/---

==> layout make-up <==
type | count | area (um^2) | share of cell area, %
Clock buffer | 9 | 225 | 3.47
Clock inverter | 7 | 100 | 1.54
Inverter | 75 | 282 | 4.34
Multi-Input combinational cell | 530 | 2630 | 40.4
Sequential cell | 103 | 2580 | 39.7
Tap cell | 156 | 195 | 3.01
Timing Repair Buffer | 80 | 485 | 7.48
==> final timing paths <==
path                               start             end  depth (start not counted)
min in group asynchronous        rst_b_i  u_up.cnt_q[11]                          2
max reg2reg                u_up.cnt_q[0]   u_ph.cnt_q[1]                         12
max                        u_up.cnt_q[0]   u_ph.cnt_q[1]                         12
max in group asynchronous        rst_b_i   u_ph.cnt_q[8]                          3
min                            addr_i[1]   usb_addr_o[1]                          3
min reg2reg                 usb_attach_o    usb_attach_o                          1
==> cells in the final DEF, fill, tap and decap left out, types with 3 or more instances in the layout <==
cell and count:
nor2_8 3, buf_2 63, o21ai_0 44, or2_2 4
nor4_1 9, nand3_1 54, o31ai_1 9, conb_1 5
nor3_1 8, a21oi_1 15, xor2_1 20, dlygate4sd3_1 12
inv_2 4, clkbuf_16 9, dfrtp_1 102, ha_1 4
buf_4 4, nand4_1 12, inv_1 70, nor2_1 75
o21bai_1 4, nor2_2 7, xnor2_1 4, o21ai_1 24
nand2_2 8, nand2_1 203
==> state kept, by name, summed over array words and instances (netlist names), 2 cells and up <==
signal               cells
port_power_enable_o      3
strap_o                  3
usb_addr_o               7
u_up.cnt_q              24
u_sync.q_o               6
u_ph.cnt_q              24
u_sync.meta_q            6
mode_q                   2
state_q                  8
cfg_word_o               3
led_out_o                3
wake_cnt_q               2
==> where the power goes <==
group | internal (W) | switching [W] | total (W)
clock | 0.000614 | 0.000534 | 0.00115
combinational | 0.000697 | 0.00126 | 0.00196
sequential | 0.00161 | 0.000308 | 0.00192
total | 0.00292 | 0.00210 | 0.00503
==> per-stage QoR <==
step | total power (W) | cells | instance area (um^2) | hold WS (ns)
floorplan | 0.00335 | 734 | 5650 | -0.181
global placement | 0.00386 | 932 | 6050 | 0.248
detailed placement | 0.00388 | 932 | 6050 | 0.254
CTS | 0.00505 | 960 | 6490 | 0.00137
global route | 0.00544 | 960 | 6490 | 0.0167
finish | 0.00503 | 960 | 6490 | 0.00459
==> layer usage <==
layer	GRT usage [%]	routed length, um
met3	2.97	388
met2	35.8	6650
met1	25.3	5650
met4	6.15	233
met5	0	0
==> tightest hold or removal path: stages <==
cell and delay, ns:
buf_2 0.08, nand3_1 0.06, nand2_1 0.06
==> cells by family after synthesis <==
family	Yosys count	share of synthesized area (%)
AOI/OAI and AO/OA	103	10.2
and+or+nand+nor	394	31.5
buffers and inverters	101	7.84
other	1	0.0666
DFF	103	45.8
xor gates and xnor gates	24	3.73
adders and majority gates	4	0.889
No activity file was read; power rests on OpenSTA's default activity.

\---

Would you retype exactly the lines above, from the line with "Sequential cell | 103 | 2580 | 39.7" to the line with "(start not counted)", with both end lines kept and nothing more?

EXERCISE RESULT →
Sequential cell | 103 | 2580 | 39.7
Tap cell | 156 | 195 | 3.01
Timing Repair Buffer | 80 | 485 | 7.48
==> final timing paths <==
path                               start             end  depth (start not counted)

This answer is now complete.